Task brief: The listing below contains a span that opens with the line containing "margin | 182 | 1 |" and closes with the line containing "sky130_fd_sc_hd__o21ai_1 | 42 |". Return that span exactly.

Given information:
—————

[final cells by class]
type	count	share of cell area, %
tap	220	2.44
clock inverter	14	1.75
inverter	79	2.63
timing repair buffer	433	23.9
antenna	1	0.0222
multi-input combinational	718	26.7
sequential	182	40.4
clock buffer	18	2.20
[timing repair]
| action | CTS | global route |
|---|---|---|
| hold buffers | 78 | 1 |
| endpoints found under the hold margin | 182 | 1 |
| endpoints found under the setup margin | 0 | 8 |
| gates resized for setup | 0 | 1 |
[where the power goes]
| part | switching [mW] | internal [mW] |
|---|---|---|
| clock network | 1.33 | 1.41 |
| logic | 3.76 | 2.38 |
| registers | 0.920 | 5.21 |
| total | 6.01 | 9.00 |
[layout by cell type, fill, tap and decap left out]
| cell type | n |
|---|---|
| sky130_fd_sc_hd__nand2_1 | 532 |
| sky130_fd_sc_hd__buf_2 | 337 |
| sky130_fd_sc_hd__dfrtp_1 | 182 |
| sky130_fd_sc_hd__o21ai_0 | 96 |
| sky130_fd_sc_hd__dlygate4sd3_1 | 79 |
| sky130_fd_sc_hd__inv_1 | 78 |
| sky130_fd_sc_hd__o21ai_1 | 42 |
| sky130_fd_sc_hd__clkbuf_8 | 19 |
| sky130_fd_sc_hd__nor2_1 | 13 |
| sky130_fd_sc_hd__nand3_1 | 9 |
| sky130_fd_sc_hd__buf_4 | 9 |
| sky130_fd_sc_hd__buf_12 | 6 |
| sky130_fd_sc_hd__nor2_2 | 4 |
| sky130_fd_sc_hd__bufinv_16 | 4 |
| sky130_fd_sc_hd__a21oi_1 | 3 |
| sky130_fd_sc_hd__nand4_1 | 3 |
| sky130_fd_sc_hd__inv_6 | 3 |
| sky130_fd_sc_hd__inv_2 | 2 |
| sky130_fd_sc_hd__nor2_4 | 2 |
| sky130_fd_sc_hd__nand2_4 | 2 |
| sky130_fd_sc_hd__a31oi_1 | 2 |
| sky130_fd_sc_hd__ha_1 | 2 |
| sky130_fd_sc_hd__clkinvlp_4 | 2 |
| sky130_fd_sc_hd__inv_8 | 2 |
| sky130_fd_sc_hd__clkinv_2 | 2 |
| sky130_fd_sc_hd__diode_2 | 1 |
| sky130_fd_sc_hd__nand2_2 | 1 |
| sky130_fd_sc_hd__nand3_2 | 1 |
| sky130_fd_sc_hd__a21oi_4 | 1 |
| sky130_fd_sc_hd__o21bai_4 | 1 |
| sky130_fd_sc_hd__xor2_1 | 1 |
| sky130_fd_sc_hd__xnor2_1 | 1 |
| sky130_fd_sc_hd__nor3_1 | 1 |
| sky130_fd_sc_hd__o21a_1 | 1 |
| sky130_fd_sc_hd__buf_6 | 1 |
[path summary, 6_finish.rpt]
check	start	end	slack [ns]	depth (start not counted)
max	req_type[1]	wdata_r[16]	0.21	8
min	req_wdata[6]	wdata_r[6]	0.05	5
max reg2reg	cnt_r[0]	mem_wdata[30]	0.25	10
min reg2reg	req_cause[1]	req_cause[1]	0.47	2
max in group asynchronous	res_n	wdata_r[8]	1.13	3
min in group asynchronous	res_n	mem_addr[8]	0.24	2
===== src/rtl/stream_mux_rr.sv =====
// N-to-1 registered stream multiplexer with fixed-select or round-robin
// arbitration. A one-entry output register holds each accepted beat and
// tags it with the index of the channel it came from.
module stream_mux_rr #(
    parameter int unsigned WIDTH = 32,
    parameter int unsigned N     = 4,
    parameter int unsigned SELW  = 2
) (
    input  logic                 clk,
    input  logic                 rst_n,
    input  logic                 mode,
    input  logic [SELW-1:0]      sel,
    input  logic [N-1:0]         in_valid,
    input  logic [N*WIDTH-1:0]   in_data,
    output logic [N-1:0]         in_ready,
    output logic                 out_valid,
    output logic [WIDTH-1:0]     out_data,
    output logic [SELW-1:0]      out_src,
    input  logic                 out_ready
);

    localparam int unsigned LAST = N - 1;

    logic                 out_valid_q, out_valid_d;
    logic [WIDTH-1:0]     out_data_q,  out_data_d;
    logic [SELW-1:0]      out_src_q,   out_src_d;
    logic [SELW-1:0]      rr_ptr_q,    rr_ptr_d;

    logic                 load_en;
    logic                 gnt_found;
    logic [SELW-1:0]      gnt_idx;
    logic [SELW-1:0]      cand;
    int unsigned          pos;
    logic [WIDTH-1:0]     ch_data [N];

    // Split the flat input bus into one word per channel.
    for (genvar gi = 0; gi < N; gi++) begin : g_ch
        assign ch_data[gi] = in_data[gi*WIDTH +: WIDTH];
    end

    // Grant: explicit select in FIXED mode, first valid from rr_ptr in RR mode.
    always_comb begin
        gnt_found = 1'b0;
        gnt_idx   = '0;
        cand      = '0;
        pos       = 0;
        if (mode) begin
            for (int unsigned k = 0; k < N; k++) begin
                pos = 32'(rr_ptr_q) + k;
                if (pos >= N) begin
                    pos = pos - N;
                end
                cand = SELW'(pos);
                if (!gnt_found && in_valid[cand]) begin
                    gnt_found = 1'b1;
                    gnt_idx   = cand;
                end
            end
        end else if ((32'(sel) < N) && in_valid[sel]) begin
            gnt_found = 1'b1;
            gnt_idx   = sel;
        end
    end

    // Handshake and next-state: load on grant, drain when empty-handed, hold on stall.
    // in_ready is masked during reset so no source sees a beat accepted that reset drops.
    always_comb begin
        load_en     = ~out_valid_q | out_ready;
        in_ready    = '0;
        out_valid_d = out_valid_q;
        out_data_d  = out_data_q;
        out_src_d   = out_src_q;
        rr_ptr_d    = rr_ptr_q;
        if (rst_n && load_en && gnt_found) begin
            in_ready[gnt_idx] = 1'b1;
        end
        if (load_en) begin
            if (gnt_found) begin
                out_valid_d = 1'b1;
                out_data_d  = ch_data[gnt_idx];
                out_src_d   = gnt_idx;
                if (mode) begin
                    rr_ptr_d = (32'(gnt_idx) == LAST) ? '0 : SELW'(32'(gnt_idx) + 1);
                end
            end else begin
                out_valid_d = 1'b0;
            end
        end
    end

    // State registers with synchronous active-low reset.
    always_ff @(posedge clk) begin
        if (!rst_n) begin
            out_valid_q <= 1'b0;
            out_data_q  <= '0;
            out_src_q   <= '0;
            rr_ptr_q    <= '0;
        end else begin
            out_valid_q <= out_valid_d;
            out_data_q  <= out_data_d;
            out_src_q   <= out_src_d;
            rr_ptr_q    <= rr_ptr_d;
        end
    end

    assign out_valid = out_valid_q;
    assign out_data  = out_data_q;
    assign out_src   = out_src_q;

endmodule
[src/rtl/ray_dir_gen.sv]
// Pixel walker: owns the x/y counters and the u/v accumulators and presents
// the primary ray direction {u, v, FOCAL}. u/v advance incrementally by
// PIX_STEP, so no multiplier is built; U0/V0 are parameter-time constants.
module ray_dir_gen
    import vector_pkg::*;
#(
    parameter int          WIDTH    = 640,
    parameter int          HEIGHT   = 480,
    parameter logic [31:0] PIX_STEP = 32'h0000CCCD,
    parameter logic [31:0] FOCAL    = 32'h01000000
) (
    input  logic       clk,
    input  logic       rst,
    input  logic       init,
    input  logic       step,
    output pix_coord_t x,
    output pix_coord_t y,
    output logic       last_x,
    output logic       last_y,
    output vec3        rd
);

    localparam fp          STEP   = fp'(PIX_STEP);
    localparam fp          U0     = fp_sub(fp'(0), fp_scale(WIDTH / 2, STEP));
    localparam fp          V0     = fp_scale(HEIGHT / 2, STEP);
    localparam pix_coord_t X_LAST = pix_coord_t'(WIDTH - 1);
    localparam pix_coord_t Y_LAST = pix_coord_t'(HEIGHT - 1);

    fp    u;
    fp    v;
    logic primed;

    assign last_x = (x == X_LAST);
    assign last_y = (y == Y_LAST);

    // rd.z reads as zero until the first frame so the output matches reset.
    assign rd = {u, v, (primed ? fp'(FOCAL) : fp'(0))};

    // Raster walk: reload on init, step one pixel (or wrap to next row) on step.
    always_ff @(posedge clk or posedge rst) begin
        if (rst) begin
            x      <= '0;
            y      <= '0;
            u      <= '0;
            v      <= '0;
            primed <= 1'b0;
        end else if (init) begin
            x      <= '0;
            y      <= '0;
            u      <= U0;
            v      <= V0;
            primed <= 1'b1;
        end else if (step) begin
            if (!last_x) begin
                x <= x + 16'd1;
                u <= fp_add(u, STEP);
            end else if (!last_y) begin
                x <= '0;
                u <= U0;
                y <= y + 16'd1;
                v <= fp_sub(v, STEP);
            end
        end
    end

endmodule

[src/rtl/ray_dispatcher.sv]
// Ray dispatcher: walks the pixel grid, launches the marcher once per pixel,
// captures the returned distance and streams it out on a valid/ready port.
// Optional watchdog: define RAY_TIMEOUT_EN to bound the wait for march_done
// (TIMEOUT cycles) and expose a sticky timeout_flag.
module ray_dispatcher
    import vector_pkg::*;
#(
    parameter int          WIDTH    = 640,
    parameter int          HEIGHT   = 480,
    parameter logic [31:0] PIX_STEP = 32'h0000CCCD,
    parameter logic [31:0] FOCAL    = 32'h01000000,
    parameter int          TIMEOUT  = 4096
) (
    input  logic       clk,
    input  logic       rst,
    input  logic       frame_start,
    input  vec3        cam_pos,
    output logic       busy,
    output logic       march_start,
    output vec3        march_ro,
    output vec3        march_rd,
    input  logic       march_done,
    input  fp          march_distance,
    output logic       pix_valid,
    input  logic       pix_ready,
    output fp          pix_data,
    output pix_coord_t pix_x,
    output pix_coord_t pix_y,
    output logic       pix_sof,
    output logic       pix_eol
`ifdef RAY_TIMEOUT_EN
    ,
    output logic       timeout_flag
`endif
);

    if (TIMEOUT < 2) begin : g_timeout_check
        $error("ray_dispatcher: TIMEOUT must be at least 2");
    end

    disp_state_t state;
    disp_state_t state_next;

    pix_coord_t cur_x;
    pix_coord_t cur_y;
    logic       last_x;
    logic       last_y;
    logic       accept;
    logic       wait_first;
    logic       done_seen;
    logic       capture;

    ray_dir_gen #(
        .WIDTH   (WIDTH),
        .HEIGHT  (HEIGHT),
        .PIX_STEP(PIX_STEP),
        .FOCAL   (FOCAL)
    ) u_dir (
        .clk   (clk),
        .rst   (rst),
        .init  (accept),
        .step  (state == ST_ADVANCE),
        .x     (cur_x),
        .y     (cur_y),
        .last_x(last_x),
        .last_y(last_y),
        .rd    (march_rd)
    );

    assign accept = (state == ST_IDLE) && frame_start;

    // A done still high from the previous ray is visible in the first WAIT cycle.
    assign done_seen = (state == ST_WAIT) && !wait_first && march_done;

`ifdef RAY_TIMEOUT_EN
    localparam int CNT_W = $clog2(TIMEOUT + 1);

    logic [CNT_W-1:0] wait_cnt;
    logic             timed_out;

    assign timed_out = (state == ST_WAIT) && !done_seen && (wait_cnt == CNT_W'(TIMEOUT - 1));
    assign capture   = done_seen || timed_out;

    // Watchdog: counts WAIT cycles (0 in the first one) and latches a sticky flag.
    always_ff @(posedge clk or posedge rst) begin
        if (rst) begin
            wait_cnt     <= '0;
            timeout_flag <= 1'b0;
        end else begin
            wait_cnt <= (state == ST_WAIT) ? wait_cnt + 1'b1 : '0;
            if (accept) begin
                timeout_flag <= 1'b0;
            end else if (timed_out) begin
                timeout_flag <= 1'b1;
            end
        end
    end
`else
    assign capture = done_seen;
`endif

    // State register plus the first-WAIT-cycle marker.
    always_ff @(posedge clk or posedge rst) begin
        if (rst) begin
            state      <= ST_IDLE;
            wait_first <= 1'b0;
        end else begin
            state      <= state_next;
            wait_first <= (state == ST_LAUNCH);
        end
    end

    // Next-state decode; march_start and pix_valid are pure state decodes.
    always_comb begin
        state_next  = state;
        march_start = 1'b0;
        pix_valid   = 1'b0;
        case (state)
            ST_IDLE: begin
                if (frame_start) state_next = ST_SETUP;
            end
            ST_SETUP: begin
                state_next = ST_LAUNCH;
            end
            ST_LAUNCH: begin
                march_start = 1'b1;
                state_next  = ST_WAIT;
            end
            ST_WAIT: begin
                if (capture) state_next = ST_EMIT;
            end
            ST_EMIT: begin
                pix_valid = 1'b1;
                if (pix_ready) state_next = ST_ADVANCE;
            end
            ST_ADVANCE: begin
                state_next = (last_x && last_y) ? ST_IDLE : ST_SETUP;
            end
            default: begin
                state_next = ST_IDLE;
            end
        endcase
    end

    // Frame context and captured pixel; pix_* only change on capture.
    always_ff @(posedge clk or posedge rst) begin
        if (rst) begin
            busy     <= 1'b0;
            march_ro <= '0;
            pix_data <= '0;
            pix_x    <= '0;
            pix_y    <= '0;
            pix_sof  <= 1'b0;
            pix_eol  <= 1'b0;
        end else begin
            if (accept) begin
                busy     <= 1'b1;
                march_ro <= cam_pos;
            end else if ((state == ST_ADVANCE) && last_x && last_y) begin
                busy <= 1'b0;
            end
            if (capture) begin
`ifdef RAY_TIMEOUT_EN
                pix_data <= timed_out ? FP_MAX_DIST : march_distance;
`else
                pix_data <= march_distance;
`endif
                pix_x    <= cur_x;
                pix_y    <= cur_y;
                pix_sof  <= (cur_x == '0) && (cur_y == '0);
                pix_eol  <= last_x;
            end
        end
    end

endmodule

—————

Reply:
| endpoints found under the hold margin | 182 | 1 |
| endpoints found under the setup margin | 0 | 8 |
| gates resized for setup | 0 | 1 |
[where the power goes]
| part | switching [mW] | internal [mW] |
|---|---|---|
| clock network | 1.33 | 1.41 |
| logic | 3.76 | 2.38 |
| registers | 0.920 | 5.21 |
| total | 6.01 | 9.00 |
[layout by cell type, fill, tap and decap left out]
| cell type | n |
|---|---|
| sky130_fd_sc_hd__nand2_1 | 532 |
| sky130_fd_sc_hd__buf_2 | 337 |
| sky130_fd_sc_hd__dfrtp_1 | 182 |
| sky130_fd_sc_hd__o21ai_0 | 96 |
| sky130_fd_sc_hd__dlygate4sd3_1 | 79 |
| sky130_fd_sc_hd__inv_1 | 78 |
| sky130_fd_sc_hd__o21ai_1 | 42 |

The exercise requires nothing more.